● **Task prompt**
Using the listing below, count the lines in which "sequential" appears; give the count alone.
Top of Listed records
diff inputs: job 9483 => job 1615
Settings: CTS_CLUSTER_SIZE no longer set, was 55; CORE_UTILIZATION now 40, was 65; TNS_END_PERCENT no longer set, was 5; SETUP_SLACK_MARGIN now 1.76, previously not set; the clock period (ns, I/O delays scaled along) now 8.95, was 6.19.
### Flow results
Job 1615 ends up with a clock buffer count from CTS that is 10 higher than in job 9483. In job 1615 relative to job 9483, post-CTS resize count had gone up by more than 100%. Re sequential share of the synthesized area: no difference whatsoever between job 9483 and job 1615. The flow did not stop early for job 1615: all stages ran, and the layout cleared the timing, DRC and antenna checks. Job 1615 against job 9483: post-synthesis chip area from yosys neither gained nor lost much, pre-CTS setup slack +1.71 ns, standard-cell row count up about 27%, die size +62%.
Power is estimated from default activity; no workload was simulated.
## v37
// caesar_cipher
module caesar_cipher (
   input            clk
  ,input            rst_n
  ,input            ptxt_valid  
  ,input            mode  
  ,input            key_shift_dir_1  
  ,input            key_shift_dir_3  
  ,input      [4:0] key_shift_num_1  
  ,input      [4:0] key_shift_num_3  
  ,input      [7:0] ptxt_char
  ,output reg [7:0] ctxt_char
  ,output reg       err_invalid_key_shift_num
  ,output reg       err_invalid_ptxt_char
  ,output reg       ctx_ready
);
  localparam NUL_CHAR = 8'h00;
  localparam UPPERCASE_A_CHAR = 8'h41;
  localparam UPPERCASE_Z_CHAR = 8'h5A;
  localparam LOWERCASE_A_CHAR = 8'h61;
  localparam LOWERCASE_Z_CHAR = 8'h7A;
  wire       ptxt_char_is_uppercase_letter;
  wire       ptxt_char_is_lowercase_letter;
  wire       ptxt_char_is_letter;
  wire	     err_invalid_key_shift_num_wire;
  wire 	     err_invalid_ptxt_char_wire;
  wire  [4:0] key_shift_num_x;  
  reg  [7:0] sub_letter;
  ...
Size: about 10 flip-flops, about 35 I/O pins, roughly 0.016 mm^2 of cells after synthesis.
make LEC_CHECK=0 CAP_MARGIN=25 CELL_PAD_IN_SITES_GLOBAL_PLACEMENT=3 CORE_ASPECT_RATIO=1.14 CORE_MARGIN=3 CORE_UTILIZATION=40 CTS_CLUSTER_DIAMETER=339 GPL_TIMING_DRIVEN=1 MAX_ROUTING_LAYER=met5 PLACE_DENSITY_LB_ADDON=0.1 SLEW_MARGIN=0 finish   # period 9.58 ns
run.sh (not shown) runs the stock make flow with config.mk's settings and CLKGATE_MAP_FILE=.
To summarise v37: no stage aborted, but the layout did not pass its checks, failing on negative setup slack.
The inputs of v7 differ from those of v37 as listed below.
Settings: SLEW_MARGIN now 20, was 0; CTS_CLUSTER_DIAMETER no longer set, was 339; TNS_END_PERCENT now 5, previously not set; CAP_MARGIN now 20, was 25; PLACE_DENSITY_LB_ADDON no longer set, was 0.1; GPL_TIMING_DRIVEN no longer set, was 1; CORE_ASPECT_RATIO no longer set, was 1.14; MAX_ROUTING_LAYER no longer set, was met5; CORE_UTILIZATION now 68, was 40; CELL_PAD_IN_SITES_GLOBAL_PLACEMENT no longer set, was 3; CORE_MARGIN now 2, was 3; the clock period (ns, I/O delays scaled along) now 10.6, was 9.58.
Notes after the runs:
v7 got as far as global routing, where a tool error ended the run.
Compared with v37, v7 shows post-placement cell count that has gone down by more than 10%.
Die extent in y, v37 and v7: smaller value in v7
Diff v37 -> v7: horizontal die dimension moved down; die size shrank by about 40%; synthesized instance count roughly the same; half-perimeter wire length after detailed placement saw a decrease.
From v37 to v7 the numbers moved as follows: worst setup timing slack at the placement stage increased 740 ps, post-CTS setup buffer count moved down, core region area fell about 40%, number of gates resized after CTS shrank by 39%, last weighted congestion value of the routability-driven placer increased 0.10.
### v7 -> v20
Settings: HOLD_SLACK_MARGIN: unset -> -0.07; TNS_END_PERCENT: 5 -> unset; the clock period (ns, I/O delays scaled along): 10.6 -> 10.8.
==> comparison <==
v20 did not finish: a tool error stopped it during global routing. Comparing v7 with v20, the fraction of synthesized cell area in xor and xnor cells came out essentially unchanged. v20: final RePlAce weighted congestion is 3.9% higher than what v7 reported. v20 vs v7 — HPWL after detailed placement dropped slightly. Area fraction in and, or, nand and nor cells after synthesis essentially unchanged between v7 and v20.
The following lists how v2 was set up differently from v20:
Settings: an added CTS_CLUSTER_DIAMETER of 44; an added SETUP_SLACK_MARGIN of -0.91; a deleted HOLD_SLACK_MARGIN that had been -0.07; a change of the clock period (ns, I/O delays scaled along) from 10.8 to 10.4.
Results
- The remaining runs in v20 and v2 completed every stage, whereas v20 halted early.
- Sort v20 and v2 by post-CTS setup repair buffer count asc -> top: v2
- Re area of the core: no difference whatsoever between v20 and v2.
- Relative to v20, minimum setup slack after placement has decreased by 460 ps in v2.
- As far as area fraction in mux cells goes, v2 and v20 are indistinguishable; the numbers are identical.
- Of v20 and v2, v2 shows the higher cell count after placement, with v20 below it.
- From v20 to v2, sequential fraction of the synthesis area did not move at all.
- Against v20, v2 comes in 2.8 mm higher on post-detailed-placement half-perimeter wirelength.
- Against v20, v2 comes in 70 lower on quantity of gates resized following cts.
- v2 -> v20: Yosys chip area delta 0, exact match

* * *

Setup of v5:
Starting RTL as in the previous note.
make LEC_CHECK=0 ABC_AREA=1 CAP_MARGIN=0 CORE_ASPECT_RATIO=1.46 CORE_MARGIN=2 CORE_UTILIZATION=72 CTS_CLUSTER_DIAMETER=374 CTS_CLUSTER_SIZE=95 PLACE_DENSITY=0.38 SLEW_MARGIN=20 TNS_END_PERCENT=10 finish   # period 8.59 ns
v5: it failed during global routing (5_1_grt), and the tool reported GRT-0116.
## Diff of input files: v46 against v5
# v5
export LEC_CHECK = 0
export ABC_AREA = 1
export CAP_MARGIN = 0
export CORE_ASPECT_RATIO = 1.46
export CORE_MARGIN = 2
export CORE_UTILIZATION = 72
export CTS_CLUSTER_DIAMETER = 374
export CTS_CLUSTER_SIZE = 95
export PLACE_DENSITY = 0.38
export SLEW_MARGIN = 20
export TNS_END_PERCENT = 10
create_clock -name core_clock -period 8.59 [get_ports {clk}]
# v46
export LEC_CHECK = 0
export ABC_AREA = 1
export CAP_MARGIN = 20
export CORE_MARGIN = 2
export CORE_UTILIZATION = 72
export CTS_CLUSTER_DIAMETER = 97
export CTS_CLUSTER_SIZE = 35
export PLACE_DENSITY_LB_ADDON = 0.14
export SLEW_MARGIN = 20
create_clock -name core_clock -period 3.91 [get_ports {clk}]
==> results <==
- v46 -> v5: post-synthesis xor/xnor area fraction delta 0, exact match
- No final results exist for v46, since it was stopped by error DPL-0038 during detailed placement (3_5_place_dp).
- Chip area: v46 vs v5 — no meaningful difference
- v46 vs v5, die boundary height went down by about 17%.
Relative to v46, the following input files were edited for v28:
# v46
export LEC_CHECK = 0
export ABC_AREA = 1
export CAP_MARGIN = 20
export CORE_MARGIN = 2
export CORE_UTILIZATION = 72
export CTS_CLUSTER_DIAMETER = 97
export CTS_CLUSTER_SIZE = 35
export PLACE_DENSITY_LB_ADDON = 0.14
export SLEW_MARGIN = 20
create_clock -name core_clock -period 3.91 [get_ports {clk}]
# v28
export LEC_CHECK = 0
export CAP_MARGIN = 20
export CORE_MARGIN = 2
export CORE_UTILIZATION = 68
export SLEW_MARGIN = 20
export TNS_END_PERCENT = 5
create_clock -name core_clock -period 10.7 [get_ports {clk}]
--- outcome ---
- In the metrics for v46 and v28, the one carrying the higher area share of and-or/or-and cells after synthesis is v28.
- Of v28 and v46, it is v28 that has the higher post-synthesis cell type count.
- FAIL v28 @ global routing (5_1_grt): tool exited with error
- In v28 the standard cell core area turned out 18% higher than in v46.
- For die area, dividing the value from v28 by the value from v46 gives 1.19.
- Number of nets in the synthesized netlist, v46 and v28: larger value in v46
- Between v46 and v28, width of the chip increased.
- Synthesized area: v28 higher than v46
- When v28 is measured against v46, its initial core utilization turns out 3.3 points lower.
- Between v46 and v28, the flow reports synthesized chip area reported by yosys increasing by more than 10%.
- Re cell count in the Yosys report: v28 is 8.0% down on v46.
--- input diff v28..v18 ---
# v28
export LEC_CHECK = 0
export CAP_MARGIN = 20
export CORE_MARGIN = 2
export CORE_UTILIZATION = 68
export SLEW_MARGIN = 20
export TNS_END_PERCENT = 5
create_clock -name core_clock -period 10.7 [get_ports {clk}]
# v18
export LEC_CHECK = 0
export CAP_MARGIN = 20
export CORE_MARGIN = 2
export CORE_UTILIZATION = 35
export SLEW_MARGIN = 20
create_clock -name core_clock -period 13.6 [get_ports {clk}]
[summary]
- Every stage of the flow completed for v18, and the final layout passed the timing, DRC and antenna checks.
- In v18, the post-cts gate resize count came out 91 below the value in v28.
- Compared with v28, in v18 worst slack after detailed placement +1010 ps; effective utilization at floorplan now sits lower; y dimension of the die now sits higher; number of buffers added for setup after CTS now sits lower.

* * *

## JK
Starting RTL as in the previous note.
make LEC_CHECK=0 ABC_AREA=1 CAP_MARGIN=15 CELL_PAD_IN_SITES_DETAIL_PLACEMENT=0 CELL_PAD_IN_SITES_GLOBAL_PLACEMENT=1 CORE_ASPECT_RATIO=1.42 CORE_MARGIN=2 CORE_UTILIZATION=24 CTS_CLUSTER_DIAMETER=313 GPL_ROUTABILITY_DRIVEN=1 GPL_TIMING_DRIVEN=0 HOLD_SLACK_MARGIN=0.13 MAX_ROUTING_LAYER=met5 MIN_ROUTING_LAYER=met1 PLACE_DENSITY_LB_ADDON=0.22 SLEW_MARGIN=20 TNS_END_PERCENT=65 finish   # period 7.77 ns
JK: all stages done; final checks FAILED (setup timing).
Bottom of Listed records
● **Answer area**
2